PhotoPost PHP Pro showgallery.php Multiple Parameter SQL Injection

2005-01-03T04:08:57
ID OSVDB:12742
Type osvdb
Reporter James Bercegay()
Modified 2005-01-03T04:08:57

Description

Vulnerability Description

PhotoPost PHP Pro contains a flaw that will allow a remote attacker to inject arbitrary SQL code. The problem is that multiple parameters in the 'showgallery.php' script are not verified properly and will allow an attacker to inject or manipulate SQL queries.

Solution Description

Upgrade to version 4.86 or higher, as it has been reported to fix this vulnerability.

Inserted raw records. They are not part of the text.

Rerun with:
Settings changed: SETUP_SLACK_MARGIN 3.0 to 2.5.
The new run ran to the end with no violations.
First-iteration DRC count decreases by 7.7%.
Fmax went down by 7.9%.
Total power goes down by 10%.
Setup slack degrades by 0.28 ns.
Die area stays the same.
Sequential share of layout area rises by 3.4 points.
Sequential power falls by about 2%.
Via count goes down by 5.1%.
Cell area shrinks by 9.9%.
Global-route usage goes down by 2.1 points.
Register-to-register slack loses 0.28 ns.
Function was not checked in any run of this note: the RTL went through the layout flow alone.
This is an optimization exercise on Yosys and OpenROAD, whose aim is small area, a short achievable clock period and few clock cycles, not a production implementation.
Function was checked by simulation only, so behaviour that the tests miss may differ from the original.
Power and IR drop assume default switching activity.

// dut
module dut (
    input clk,
    input rst,
    input start,
    input [7:0] a,
    input [7:0] b,
    output reg [7:0] y,
    output reg ready
);
Size: about 89 cells after synthesis, ~9 flip-flops, about 28 I/O pins, roughly 560 um2 of cells after synthesis.
Settings: LEC_CHECK=0, CAP_MARGIN=20, CORE_AREA=3 3 61 61, DIE_AREA=0 0 64 64, SETUP_SLACK_MARGIN=3.0, SLEW_MARGIN=20; clock period 5.0 ns.
standard.sh (not shown) runs the stock make flow with config.mk's settings and CLKGATE_MAP_FILE= SYNTH_SCRIPT=/design/flow/synth_recipe.tcl, a recipe that flattens the netlist after the stock synthesis.
==> flow/flow/run.sh <==
#!/bin/bash
# The standard ORFS layout (standard.sh) with three changes:
#  - synthesis maps the logic with flow/map.abc (see flow/mysynth.tcl);
#  - no full-adder extraction (ADDER_MAP_FILE empty), so ABC sees all logic;
#  - the port buffers are plain buf_1 cells.
set -euo pipefail
here=$(pwd)
bash standard.sh "SYNTH_SCRIPT=$here/flow/mysynth.tcl" ADDER_MAP_FILE= \
  "BUFFER_PORTS_ARGS=-buffer_cell sky130_fd_sc_hd__buf_1" finish > standard_flow.log 2>&1
==> flow/flow/map.abc <==
strash
&get -n
&deepsyn -J 1000
&put
if -g
strash
dch
map
topo
stime -c
==> flow/flow/mysynth.tcl <==
# The standard synthesis script (synth_recipe.tcl), with ORFS's ABC mapping
# script replaced by flow/map.abc.
set my_abc_script [file join [file dirname [file normalize [info script]]] map.abc]
proc synth {args} { yosys synth -nofsm -noshare {*}$args }
proc abc {args} {
  set i [lsearch -exact $args -script]
  if { $i >= 0 } { lset args [expr {$i + 1}] $::my_abc_script }
  yosys abc {*}$args
}
source $::env(SCRIPTS_DIR)/synth.tcl
# left out here: clear keep_hierarchy, flatten, clean up, hide names made inside functions, write 1_2_yosys.v
The baseline produced a clean layout.
Testbench counts at the start, summed over its fixed seeds: cycles 768.
Edit:
==> flow/flow/map.abc (replaced) <==
strash
&get -n
&deepsyn -J 1000
&put
dch
map
topo
stime -c
SETUP_SLACK_MARGIN = 3.1   (was 3.0)
The changed run completed with no timing, DRC or antenna violations.
Wire length rises by 4.9%.
Combinational power rose by 6.7%.
Die area is unchanged.
Edit:
==> flow/flow/map.abc (replaced) <==
strash
&get -n
&deepsyn -J 1000
&put
if -g
strash
&get -n
&dch
&nf -p
&put
topo
stime -c
SETUP_SLACK_MARGIN = 3.15   (was 3.1)
What happened:
- first-iteration DRC count decreases by 65%
- area after synthesis decreases by 7.7%
- power decreases by 1.9%
Edit:
==> flow/flow/map.abc (replaced) <==
strash
&get -n
&deepsyn -J 1000
&put
if -g
strash
dch
map
topo
stime -c
SETUP_SLACK_MARGIN = 3.1   (was 3.15)
=> The new run produced a clean layout; global-route usage goes up by 0.99 points; clock power barely changes; die area does not change; cell count goes up by about 17%; setup slack gains 0.052 ns; hold slack loses 0.013 ns.
Edit:
SETUP_SLACK_MARGIN = 3.2   (was 3.1)
What happened:
- The new run ran to the end with no violations
- design area grows by 1.7%
- utilization came out higher by 0.40 points
- fmax grows by 1.8%
- via count rose by 2.3%
- routed wire length went down by 0.37%
- flip-flop and latch count is unchanged
- setup slack improves by 0.031 ns

* * *

cedar:
The RTL this note starts from:
==> flow/design.v <==
`timescale 1ns/1ps
module dut (
    input clk,
    input rst,
    input start,
    input [7:0] a,
    input [7:0] b,
    output reg [7:0] y,
    output reg ready
);
    wire [2:0] L = a[2:0];
    wire [3:0] H = a[6:3];
    wire [5:0] L2 = L * L;
    wire [3:0] P = H * L;                  
    wire c2 = b[7] | b[6];                                         
    wire c1 = (~b[7] & ~b[6] & (b[5] | b[4] | b[3]))               
            | (b[7] & b[6] & (b[5] | (b[4] & b[3])));              
    wire r1 = ~b[7] & ~b[6] & ~b[5] & ~b[4] & ~b[3] & (b[2] | b[1] | b[0]);   
    wire r3 = ~b[7] & ~b[6] & (b[5] | (b[4] & b[3] & (b[2] | (b[1] & b[0]))));  
    wire r5 = (~b[7] & b[6] & b[5] & b[4] & b[3] & b[2] & (b[1] | b[0]))       
            | (b[7] & ~(b[6] & (b[5] | (b[4] & b[3]))));                        
    wire c0 = r1 | r3 | r5;
    wire [5:0] lo = L2 + {3'd0, c2, c1, c0};
    wire [3:0] hi = P + {a[3], 2'b00} + {2'b00, lo[5:4]};
    always @(posedge clk) begin
        y     <= {hi, lo[3:0]};
        ready <= start & ~rst;
    end
endmodule
export LEC_CHECK = 0
export CAP_MARGIN = 20
export CORE_AREA = 3 3 61 61
export DIE_AREA = 0 0 64 64
export PLACE_DENSITY = 0.9
export SETUP_SLACK_MARGIN = 3.1
export SLEW_MARGIN = 20
create_clock -name core_clock -period 5.0 [get_ports {clk}]
==> flow/flow/map.abc <==
strash
&get -n
&deepsyn -J 1000
&put
dch
map
topo
stime -c
Scripts as last shown in full above: flow/flow/run.sh, flow/flow/mysynth.tcl
cedar: done, clean on timing, DRC and antenna
Testbench counts of cedar, summed over its fixed seeds: cycles 768.
Here is what was changed in the inputs of maple compared with cedar.
- PLACE_DENSITY no longer set, was 0.9
- SETUP_SLACK_MARGIN now 3.3, was 3.1
==> flow/flow/map.abc <==
strash
&get -n
&deepsyn -T 30
&put
if -g
strash
dch
map
topo
stime -c
## What came out
- Compared with cedar, maple instantiates a larger number of cells.
- maple ends up with lower gate count after technology mapping than cedar does.
- Diff cedar -> maple | global-route wire length before repair | up by a little under 10%
Changes in raven relative to maple:
- a change of SETUP_SLACK_MARGIN from 3.3 to 3.1
-- flow/flow/run.sh --
<<< maple, line 6
set -euo pipefail
here=$(pwd)
bash standard.sh "SYNTH_SCRIPT=$here/flow/mysynth.tcl" ADDER_MAP_FILE= \
  "BUFFER_PORTS_ARGS=-buffer_cell sky130_fd_sc_hd__buf_1" finish > standard_flow.log 2>&1
>>> raven, line 6
set -euo pipefail
here=$(pwd)
bash standard.sh "SYNTH_SCRIPT=$here/flow/mysynth.tcl" ADDER_MAP_FILE= SETUP_MOVE_SEQUENCE=sizeup,swap \
  "BUFFER_PORTS_ARGS=-buffer_cell sky130_fd_sc_hd__buf_1" finish > standard_flow.log 2>&1
==> flow/flow/map.abc <==
strash
&get -n
&deepsyn -J 1000
&put
dch
map
topo
stime -c
Changes observed in raven relative to maple: non-clock buffer share of cell area went down by 8.4 points, register fraction of the total cell area went up, wire length went up by 40 um.
Modified inputs, lagoon compared to raven
- SETUP_SLACK_MARGIN: 3.1 -> 3.6
-- flow/flow/run.sh --
<<< raven, line 6
set -euo pipefail
here=$(pwd)
bash standard.sh "SYNTH_SCRIPT=$here/flow/mysynth.tcl" ADDER_MAP_FILE= SETUP_MOVE_SEQUENCE=sizeup,swap \
  "BUFFER_PORTS_ARGS=-buffer_cell sky130_fd_sc_hd__buf_1" finish > standard_flow.log 2>&1
>>> lagoon, line 6
set -euo pipefail
here=$(pwd)
bash standard.sh "SYNTH_SCRIPT=$here/flow/mysynth.tcl" ADDER_MAP_FILE= \
  "BUFFER_PORTS_ARGS=-buffer_cell sky130_fd_sc_hd__buf_1" finish > standard_flow.log 2>&1
==> flow/flow/map.abc <==
strash
&get -n
&deepsyn -T 30
&put
if -g
strash
dch
map
topo
stime -c
[summary]
- Diff raven -> lagoon: finished layout cell area +about 33%; combinational power +53%; worst hold slack after final layout ~0 delta.
- Re sum of internal, switching and leakage power: lagoon and raven aren't equal, and the higher value belongs to lagoon.
- Compared with raven, lagoon shows a lower synthesized cell count.
- raven has higher wire length on met1 than lagoon.
- lagoon vs raven on met3 wirelength from detailed routing: lagoon is the higher one.

* * *

Starts from the design.v that is shown in full above.
clock: 5.0 ns
lec_check: 0
cap_margin: 20
core_area: 3 3 61 61
die_area: 0 0 64 64
setup_slack_margin: 3.1
slew_margin: 20
==> flow/flow/run.sh <==
#!/bin/bash
# The standard ORFS layout (standard.sh) with three changes:
#  - synthesis maps the logic with flow/map.abc (see flow/mysynth.tcl);
#  - no full-adder extraction (ADDER_MAP_FILE empty), so ABC sees all logic;
#  - the port buffers are plain buf_1 cells.
set -euo pipefail
here=$(pwd)
bash standard.sh "SYNTH_SCRIPT=$here/flow/mysynth.tcl" ADDER_MAP_FILE= \
  "BUFFER_PORTS_ARGS=-buffer_cell sky130_fd_sc_hd__buf_1" finish > standard_flow.log 2>&1
==> flow/flow/map.abc <==
strash
&get -n
&deepsyn -J 1000
&put
dch
map
topo
stime -c
Scripts as last shown in full above: flow/flow/mysynth.tcl
The starting point produced a clean layout.
Testbench counts at the start, summed over its fixed seeds: cycles 768.
Rerun with:
SETUP_SLACK_MARGIN = 3.3   (was 3.1)
Effect: Hold slack improved by 6.8 ps. Wire length goes up by 11%. Design area came out higher by 39%. Critical path depth decreases by 2. Setup slack is better by 140 ps. Core utilization climbs by 9.4 points. Die area does not change.
Rerun with:
PLACE_DENSITY = 0.7   (was default)
SETUP_SLACK_MARGIN = 3.1   (was 3.3)
Effect: The changed run completed without violations. Cell count goes down slightly. First-iteration DRC count shrinks by roughly a tenth. Setup slack gets worse by 140 ps. Sequential share of layout area came out higher by 5.8 points. Area after synthesis does not change. Power went down by about a fifth. Sequential power goes down slightly. Die area does not change. Fmax drops by a little under a tenth. Utilization goes down by 9.0 points.
Rerun with:
==> flow/flow/map.abc (replaced) <==
strash
&get -n
&deepsyn -T 30
&put
if -g
strash
dch
map
topo
stime -c
PLACE_DENSITY = default   (was 0.7)
SETUP_SLACK_MARGIN = 2.9   (was 3.1)
Outcome:
- count of clock-buffer cells in the layout does not change
- final cell count fell by about 2%
- sequential share of layout area is higher by 1.0 points
- final area went down by 4.1%

* * *

// dut: RTL as listed in full above, without the edits since
Settings: LEC_CHECK=0, CAP_MARGIN=20, CORE_AREA=3 3 61 61, DIE_AREA=0 0 64 64, SETUP_SLACK_MARGIN=2.9, SLEW_MARGIN=20; clock period 5.0 ns.
==> flow/flow/map.abc <==
strash
&get -n
&deepsyn -T 30
&put
dch
map
topo
stime -c
Scripts as last shown in full above: flow/flow/run.sh, flow/flow/mysynth.tcl
The baseline completed without violations.
Testbench counts at the start, summed over its fixed seeds: cycles 768.
==> next run, changes <==
==> flow/flow/map.abc (replaced) <==
strash
&get -n
&deepsyn -J 1000
&put
if -g
strash
dch
map
topo
stime -c
Settings changed: SETUP_SLACK_MARGIN 2.9 to 3.1.
Result:
- The changed run passed the timing, DRC and antenna checks
- cell area goes up by 5.1%
- wire length decreases by 8.3%
- hold slack improves by 0.0047 ns
==> next run, changes <==
==> flow/flow/map.abc (replaced) <==
strash
&get -n
&deepsyn -T 30
&put
if -g
strash
dch
map
topo
stime -c
Settings changed: SETUP_SLACK_MARGIN 3.1 to 2.5.
What happened:
- die area does not change
- power is lower by a few percent
- synthesized area is unchanged

* * *

RTL: the design.v shown in full above, as it stands there.
clock: 5.0 ns
lec_check: 0
cap_margin: 20
core_area: 3 3 61 61
die_area: 0 0 64 64
setup_slack_margin: 3.1
slew_margin: 20
==> flow/flow/map.abc <==
strash
&get -n
&deepsyn -T 30
&put
if -g
strash
dch
map
topo
stime -c
Scripts as last shown in full above: flow/flow/run.sh, flow/flow/mysynth.tcl
Testbench counts at the start, summed over its fixed seeds: cycles 768.
Next try:
==> flow/flow/map.abc (replaced) <==
strash
&get -n
&deepsyn -J 1000
&put
dch
map
topo
stime -c
--- a/flow/config.mk
+++ b/flow/config.mk
@@ -10,3 +10,3 @@
 export DIE_AREA = 0 0 64 64
-export SETUP_SLACK_MARGIN = 3.1
+export SETUP_SLACK_MARGIN = 3.0
 export SLEW_MARGIN = 20
- non-clock buffer count does not change
- combinational power went down by roughly a tenth
- clock power went up by a few percent
- die area stays the same
- global-route usage went up by 1.5 points
- sequential power hardly moves
- worst setup slack degrades by 14 ps
- total power went down slightly
- final cell count went up slightly
Next try:
==> flow/flow/map.abc (replaced) <==
strash
&get -n
&deepsyn -T 30
&put
if -g
strash
dch
map
topo
stime -c
--- a/flow/config.mk
+++ b/flow/config.mk
@@ -10,3 +10,2 @@
 export DIE_AREA = 0 0 64 64
-export SETUP_SLACK_MARGIN = 3.0
 export SLEW_MARGIN = 20
Effect: The new run went through all stages and came out clean. Cell area is lower slightly. Synthesized area is lower slightly. Global-route usage is lower by 1.5 points. Clock-buffer cell count is unchanged.
Next try:
==> flow/flow/map.abc (replaced) <==
strash
&get -n
&deepsyn -J 1000
&put
dch
map
topo
stime -c
--- a/flow/config.mk
+++ b/flow/config.mk
@@ -10,2 +10,3 @@
 export DIE_AREA = 0 0 64 64
+export SETUP_SLACK_MARGIN = 3.2
 export SLEW_MARGIN = 20
What happened: The new run completed without violations; cell area is higher by 13%; hold slack is better by 5.5 ps; combinational power is higher by about 20%; sequential power is lower by about 0.6%; via count is higher by 9.5%; total power is higher by about 5%; setup slack is better by 420 ps; synthesized cell count is higher by 2.5%; non-clock buffer count is higher by 3; die area stays the same; routed wire length is higher by 14%.

* * *

Setup of nickel:
// dut: RTL as listed in full above, without the edits since
==> flow/config.mk <==
export PLATFORM = sky130hd
export DESIGN_NAME = dut
export DESIGN_NICKNAME = dut
export VERILOG_FILES = /design/flow/design.v
export SDC_FILE = /design/flow/constraint.sdc
export NUM_CORES = 4
export LEC_CHECK = 0
export CAP_MARGIN = 0
export CORE_AREA = 3 3 61 61
export DIE_AREA = 0 0 64 64
export SETUP_SLACK_MARGIN = 3.1
export SLEW_MARGIN = 0
==> flow/constraint.sdc <==
create_clock -name core_clock -period 5.0 [get_ports {clk}]
set_input_delay 1.0000 -clock core_clock [delete_from_list [all_inputs] [get_ports {clk}]]
set_output_delay 1.0000 -clock core_clock [all_outputs]
set_load 0.01 [all_outputs]
==> flow/flow/map.abc <==
strash
&get -n
&deepsyn -J 1000
&put
dch
map
topo
stime -c
Scripts as last shown in full above: flow/flow/run.sh, flow/flow/mysynth.tcl
Testbench counts of nickel, summed over its fixed seeds: cycles 768.
#### Input delta (sierra over nickel)
- putting GPL_TIMING_DRIVEN at 1 where nothing was set
- swapping 0 for 20 in SLEW_MARGIN
- swapping 0 for 20 in CAP_MARGIN
==> run summary <==
- Both conditions hold for sierra: the flow ran to the end and the final layout passed the timing, DRC and antenna checks.
- From nickel to sierra, number of non-filler instances in the completed layout did not move at all.
- Re post-detailed-routing wire length: no difference whatsoever between nickel and sierra.
- As far as worst hold slack goes, nickel and sierra are indistinguishable; the numbers are identical.
- nickel -> sierra: switching power share of the total delta 0, exact match
- Diff sierra..nickel | overall power of the completed layout | unchanged
- Re count of final max-slew check failures: no difference whatsoever between nickel and sierra.
- From sierra to nickel, synthesized cell count did not move at all.
- From sierra to nickel, detail-routed net length per standard cell did not move at all.
- From nickel to sierra, placed cell area did not move at all.
- Number of cells on the critical path: sierra vs nickel identical
- As far as overall die area goes, sierra and nickel are indistinguishable; the numbers are identical.
The inputs of willow differ from those of sierra as listed below.
- GPL_TIMING_DRIVEN no longer set, was 1
- SETUP_SLACK_MARGIN now 2.9, was 3.1
==> flow/flow/map.abc <==
strash
&get -n
&deepsyn -T 30
&put
if -g
strash
dch
map -a
topo
stime -c
--- outcome ---
Looking at synthesized area, willow sits 9.2% below sierra.
For the gate count after technology mapping, willow came in about 11% lower than sierra did.
sierra → willow: area fraction in and, or, nand and nor cells after synthesis now sits lower; power consumed by sequential cells now sits higher.

* * *

job 101:
dut with an RTL version that a note above also has.
Size in the first run: roughly 65 cells after synthesis, roughly 28 I/O pins.
Settings: LEC_CHECK=0, CAP_MARGIN=20, CORE_AREA=3 3 61 61, DIE_AREA=0 0 64 64, SETUP_SLACK_MARGIN=3.1, SLEW_MARGIN=20; clock period 5.0 ns.
==> flow/flow/map.abc <==
strash
&get -n
&deepsyn -J 1000
&put
if -g
strash
&get -n
&dch
&nf -p
&put
topo
stime -c
Scripts as last shown in full above: flow/flow/run.sh, flow/flow/mysynth.tcl
Job 101 went all the way through synthesis, placement and routing and the layout is clean on timing, DRC and antenna.
Testbench counts of job 101, summed over its fixed seeds: cycles 768.
[inputs] job 102 vs job 101
==> flow/flow/map.abc <==
strash
&get -n
&deepsyn -J 1000
&put
dch
map -a
topo
stime -c
[summary]
- Taking job 101 as the reference point, the total stage count of the critical path of job 102 rises by 4.
- The maximum vdd drop in job 101 is 1.19 times that in job 102.
- Higher data arrival time at the worst-slack endpoint among job 101 and job 102: job 102
- In the tables for job 101 and job 102, wire length of the first global-routing pass reads lower with job 102.
- The iteration-0 DRC count of the detailed router of job 102 falls short of that of job 101 by 5.
The following lists how job 103 was set up differently from job 102:
Settings: swapping 20 for 0 in SLEW_MARGIN; swapping 20 for 0 in CAP_MARGIN.
==> flow/flow/map.abc <==
strash
&get -n
&deepsyn -J 1000
&put
if -g
strash
&get -n
&dch
&nf -p
&put
topo
stime -c
==> comparison <==
Job 103 did not stop at any stage, and its layout met the timing, DRC and antenna checks. Job 103: number of global-route vias before repair is 2 higher than what job 102 reported. Job 102 was larger in final cell area than job 103. Sort job 102 and job 103 by multi-input combinational area share, ascending, and job 102 comes first. Taking job 102 as the reference point, the data required time of the worst path of job 103 falls by 0.05 ns. Job 103 reports its cell with the largest stage delay on the worst path as sky130_fd_sc_hd__or2_0 while job 102 reports sky130_fd_sc_hd__nor4_4. Post-layout net count of job 103 falls short of that of job 102 by more than 10%. In the metrics for job 102 and job 103, the one carrying the higher worst hold slack across all endpoints is job 103.

[what the ideal ports hide]
In the flow no input, the clock included, has a driving cell. The finished layouts below were timed again as built, in two steps.
Step 1: set_driving_cell puts a clkbuf_16 on clk and a buf_2 on each other input, an assumption about the parent block.
Step 2 adds t to the input delays and takes it off the output delays; t is the mean of the earliest and latest rising clock arrival at the registers after step 1. Input paths then give back, and output paths get back, about the clock's delay inside the block.
Three values: no drivers, after step 1, after step 2; two values: the first two.
run | shift t [ns] | setup slack, ns | worst slew at a driven data input, ns
the first run of note 1 | 0.263 | 3.162 / 3.155 / 2.892 | 0.03
the second run of note 1 | 0.271 | 3.208 / 3.198 / 2.928 | 0.04
the third run of note 1 | 0.262 | 3.225 / 3.218 / 2.956 | 0.03
the fourth run of note 1 | 0.263 | 3.277 / 3.272 / 3.009 | 0.03
the fifth run of note 1 | 0.263 | 3.308 / 3.289 / 3.069 | 0.03
cedar | 0.268 | 3.190 / 3.181 / 2.913 | 0.03
maple | 0.267 | 3.181 / 3.138 / 2.871 | 0.06
raven | 0.272 | 3.168 / 3.166 / 2.894 | 0.03
lagoon | 0.271 | 3.207 / 3.166 / 2.896 | 0.06
the first run of note 3 | 0.272 | 3.168 / 3.166 / 2.894 | 0.03
the second run of note 3 | 0.266 | 3.304 / 3.281 / 3.016 | 0.07
the third run of note 3 | 0.268 | 3.160 / 3.156 / 2.888 | 0.03
the fourth run of note 3 | 0.265 | 3.046 / 3.041 / 2.776 | 0.04
the first run of note 4 | 0.272 | 3.072 / 3.065 / 2.794 | 0.03
the second run of note 4 | 0.265 | 3.146 / 3.140 / 2.875 | 0.04
the third run of note 4 | 0.265 | 2.829 / 2.823 / 2.558 | 0.04
the first run of note 5 | 0.265 | 3.146 / 3.140 / 2.875 | 0.04
the second run of note 5 | 0.274 | 3.132 / 3.125 / 2.851 | 0.03
the third run of note 5 | 0.265 | 2.829 / 2.823 / 2.558 | 0.04
the fourth run of note 5 | 0.265 | 3.245 / 3.240 / 2.976 | 0.03
nickel | 0.272 | 3.168 / 3.166 / 2.894 | 0.03
sierra | 0.272 | 3.168 / 3.166 / 2.894 | 0.03
willow | 0.269 | 2.932 / 2.927 / 2.658 | 0.04
job 101 | 0.262 | 3.232 / 3.227 / 2.965 | 0.03
job 102 | 0.264 | 3.069 / 3.059 / 2.795 | 0.03
job 103 | 0.262 | 3.232 / 3.227 / 2.965 | 0.03
After both steps setup and hold are still met in every run listed. For lagoon, which loses most, drivers alone change the setup slack by -0.041 ns; drivers and shift together by -0.311 ns.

An upgrade is required as there are no known workarounds.

Short Description

PhotoPost PHP Pro contains a flaw that will allow a remote attacker to inject arbitrary SQL code. The problem is that multiple parameters in the 'showgallery.php' script are not verified properly and will allow an attacker to inject or manipulate SQL queries.

Manual Testing Notes

http://[victim]/showgallery.php?cat=[INT][SQL] http://[victim]/showgallery.php?ppuser=[INT][SQL]&cat=[INT]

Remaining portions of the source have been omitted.